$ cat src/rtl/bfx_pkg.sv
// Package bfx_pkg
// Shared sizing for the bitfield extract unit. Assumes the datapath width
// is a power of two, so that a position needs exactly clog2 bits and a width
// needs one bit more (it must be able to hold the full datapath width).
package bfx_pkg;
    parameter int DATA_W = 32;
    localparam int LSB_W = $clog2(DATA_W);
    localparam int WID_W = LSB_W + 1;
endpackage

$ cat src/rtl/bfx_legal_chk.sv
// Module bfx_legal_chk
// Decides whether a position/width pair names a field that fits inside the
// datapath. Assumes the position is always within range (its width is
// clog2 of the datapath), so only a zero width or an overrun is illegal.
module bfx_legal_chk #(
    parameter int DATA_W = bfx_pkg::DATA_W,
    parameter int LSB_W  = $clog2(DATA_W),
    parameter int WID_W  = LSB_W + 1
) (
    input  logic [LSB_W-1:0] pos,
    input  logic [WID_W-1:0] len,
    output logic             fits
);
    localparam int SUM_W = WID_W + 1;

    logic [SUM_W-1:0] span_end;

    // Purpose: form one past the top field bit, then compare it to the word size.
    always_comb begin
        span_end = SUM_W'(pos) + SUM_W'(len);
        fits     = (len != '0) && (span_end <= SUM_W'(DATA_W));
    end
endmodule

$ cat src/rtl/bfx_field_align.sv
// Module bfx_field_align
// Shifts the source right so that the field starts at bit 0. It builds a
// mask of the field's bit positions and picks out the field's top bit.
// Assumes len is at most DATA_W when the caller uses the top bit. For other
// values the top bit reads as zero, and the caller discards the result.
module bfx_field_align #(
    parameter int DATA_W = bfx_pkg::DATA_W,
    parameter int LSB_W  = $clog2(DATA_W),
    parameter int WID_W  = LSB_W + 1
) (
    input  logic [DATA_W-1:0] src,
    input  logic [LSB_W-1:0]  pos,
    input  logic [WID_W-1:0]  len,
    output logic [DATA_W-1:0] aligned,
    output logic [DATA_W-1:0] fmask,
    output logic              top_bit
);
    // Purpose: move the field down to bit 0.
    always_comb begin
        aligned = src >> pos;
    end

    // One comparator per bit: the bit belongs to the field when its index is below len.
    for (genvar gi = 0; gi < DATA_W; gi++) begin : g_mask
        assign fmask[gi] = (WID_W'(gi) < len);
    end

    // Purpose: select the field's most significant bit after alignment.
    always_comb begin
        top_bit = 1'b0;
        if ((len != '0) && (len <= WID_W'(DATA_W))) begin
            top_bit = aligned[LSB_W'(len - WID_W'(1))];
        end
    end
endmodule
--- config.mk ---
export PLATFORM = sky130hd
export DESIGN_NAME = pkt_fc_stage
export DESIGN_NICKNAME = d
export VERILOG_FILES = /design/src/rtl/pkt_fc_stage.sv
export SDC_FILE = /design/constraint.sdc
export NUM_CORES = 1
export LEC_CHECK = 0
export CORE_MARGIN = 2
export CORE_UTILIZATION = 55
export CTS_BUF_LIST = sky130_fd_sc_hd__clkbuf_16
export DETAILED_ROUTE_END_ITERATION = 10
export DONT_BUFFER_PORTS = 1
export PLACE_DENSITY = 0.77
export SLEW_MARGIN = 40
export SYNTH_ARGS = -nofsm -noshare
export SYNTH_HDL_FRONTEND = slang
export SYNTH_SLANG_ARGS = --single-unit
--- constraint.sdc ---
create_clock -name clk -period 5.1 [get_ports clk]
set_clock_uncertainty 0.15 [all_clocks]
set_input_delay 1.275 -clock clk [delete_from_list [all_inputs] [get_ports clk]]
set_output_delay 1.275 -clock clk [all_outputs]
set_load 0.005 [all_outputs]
===
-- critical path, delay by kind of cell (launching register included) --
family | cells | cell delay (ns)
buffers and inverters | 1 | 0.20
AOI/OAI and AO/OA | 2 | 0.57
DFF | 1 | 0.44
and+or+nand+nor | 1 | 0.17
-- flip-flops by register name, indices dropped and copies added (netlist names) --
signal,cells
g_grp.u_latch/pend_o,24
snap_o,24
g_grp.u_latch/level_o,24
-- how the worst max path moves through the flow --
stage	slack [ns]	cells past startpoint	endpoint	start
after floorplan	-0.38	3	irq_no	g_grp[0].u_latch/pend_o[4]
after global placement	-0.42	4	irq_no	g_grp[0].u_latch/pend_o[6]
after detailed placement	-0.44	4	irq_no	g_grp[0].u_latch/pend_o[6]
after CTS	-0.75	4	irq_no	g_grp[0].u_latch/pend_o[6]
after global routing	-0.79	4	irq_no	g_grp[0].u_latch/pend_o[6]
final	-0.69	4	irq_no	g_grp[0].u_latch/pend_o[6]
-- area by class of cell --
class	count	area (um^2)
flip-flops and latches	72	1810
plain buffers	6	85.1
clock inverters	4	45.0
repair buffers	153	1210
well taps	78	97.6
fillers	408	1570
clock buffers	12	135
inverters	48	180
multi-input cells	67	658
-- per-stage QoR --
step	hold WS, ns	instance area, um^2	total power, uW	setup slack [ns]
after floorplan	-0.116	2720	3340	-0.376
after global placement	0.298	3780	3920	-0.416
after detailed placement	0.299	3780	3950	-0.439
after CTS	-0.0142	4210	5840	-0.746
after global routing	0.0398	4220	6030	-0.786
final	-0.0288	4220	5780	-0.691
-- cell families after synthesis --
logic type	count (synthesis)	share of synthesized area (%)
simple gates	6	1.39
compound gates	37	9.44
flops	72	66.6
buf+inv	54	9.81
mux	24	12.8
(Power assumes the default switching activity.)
===
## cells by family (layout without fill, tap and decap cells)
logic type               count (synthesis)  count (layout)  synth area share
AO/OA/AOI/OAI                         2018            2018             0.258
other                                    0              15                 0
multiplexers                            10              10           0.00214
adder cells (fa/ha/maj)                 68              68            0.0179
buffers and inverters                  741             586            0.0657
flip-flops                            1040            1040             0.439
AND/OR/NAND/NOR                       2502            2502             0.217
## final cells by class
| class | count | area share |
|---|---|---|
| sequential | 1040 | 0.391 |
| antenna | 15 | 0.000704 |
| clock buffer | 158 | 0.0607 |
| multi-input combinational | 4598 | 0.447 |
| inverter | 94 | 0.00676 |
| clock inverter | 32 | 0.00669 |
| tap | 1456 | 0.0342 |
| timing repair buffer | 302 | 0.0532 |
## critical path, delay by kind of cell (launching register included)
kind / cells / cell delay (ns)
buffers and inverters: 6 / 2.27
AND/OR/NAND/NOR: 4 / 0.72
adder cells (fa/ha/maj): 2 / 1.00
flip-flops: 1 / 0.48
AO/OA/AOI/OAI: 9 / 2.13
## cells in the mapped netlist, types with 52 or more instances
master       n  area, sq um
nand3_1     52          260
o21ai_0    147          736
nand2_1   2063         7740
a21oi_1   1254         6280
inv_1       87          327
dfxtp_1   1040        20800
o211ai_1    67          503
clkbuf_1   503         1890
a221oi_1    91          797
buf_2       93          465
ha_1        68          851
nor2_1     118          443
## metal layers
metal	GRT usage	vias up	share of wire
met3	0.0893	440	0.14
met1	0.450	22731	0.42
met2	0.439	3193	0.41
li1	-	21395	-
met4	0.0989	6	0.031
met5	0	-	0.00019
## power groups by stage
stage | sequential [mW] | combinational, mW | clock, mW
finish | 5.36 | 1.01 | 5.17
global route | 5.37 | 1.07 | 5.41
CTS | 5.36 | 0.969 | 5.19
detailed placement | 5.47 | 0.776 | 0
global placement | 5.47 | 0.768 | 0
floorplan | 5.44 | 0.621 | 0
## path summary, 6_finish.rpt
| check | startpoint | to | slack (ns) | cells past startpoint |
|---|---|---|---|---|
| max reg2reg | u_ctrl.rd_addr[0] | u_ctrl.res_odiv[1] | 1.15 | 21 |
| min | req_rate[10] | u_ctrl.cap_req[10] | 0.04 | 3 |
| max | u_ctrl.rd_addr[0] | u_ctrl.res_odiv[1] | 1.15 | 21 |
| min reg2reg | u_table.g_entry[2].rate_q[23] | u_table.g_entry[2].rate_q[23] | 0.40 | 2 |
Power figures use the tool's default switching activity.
===
Activity ▸
In the data above, find the line that contains "-- critical path, delay" and the line that contains "(Power assumes the". Repeat exactly those lines and every line between them, and only those.

Task response ▸
-- critical path, delay by kind of cell (launching register included) --
family | cells | cell delay (ns)
buffers and inverters | 1 | 0.20
AOI/OAI and AO/OA | 2 | 0.57
DFF | 1 | 0.44
and+or+nand+nor | 1 | 0.17
-- flip-flops by register name, indices dropped and copies added (netlist names) --
signal,cells
g_grp.u_latch/pend_o,24
snap_o,24
g_grp.u_latch/level_o,24
-- how the worst max path moves through the flow --
stage	slack [ns]	cells past startpoint	endpoint	start
after floorplan	-0.38	3	irq_no	g_grp[0].u_latch/pend_o[4]
after global placement	-0.42	4	irq_no	g_grp[0].u_latch/pend_o[6]
after detailed placement	-0.44	4	irq_no	g_grp[0].u_latch/pend_o[6]
after CTS	-0.75	4	irq_no	g_grp[0].u_latch/pend_o[6]
after global routing	-0.79	4	irq_no	g_grp[0].u_latch/pend_o[6]
final	-0.69	4	irq_no	g_grp[0].u_latch/pend_o[6]
-- area by class of cell --
class	count	area (um^2)
flip-flops and latches	72	1810
plain buffers	6	85.1
clock inverters	4	45.0
repair buffers	153	1210
well taps	78	97.6
fillers	408	1570
clock buffers	12	135
inverters	48	180
multi-input cells	67	658
-- per-stage QoR --
step	hold WS, ns	instance area, um^2	total power, uW	setup slack [ns]
after floorplan	-0.116	2720	3340	-0.376
after global placement	0.298	3780	3920	-0.416
after detailed placement	0.299	3780	3950	-0.439
after CTS	-0.0142	4210	5840	-0.746
after global routing	0.0398	4220	6030	-0.786
final	-0.0288	4220	5780	-0.691
-- cell families after synthesis --
logic type	count (synthesis)	share of synthesized area (%)
simple gates	6	1.39
compound gates	37	9.44
flops	72	66.6
buf+inv	54	9.81
mux	24	12.8
(Power assumes the default switching activity.)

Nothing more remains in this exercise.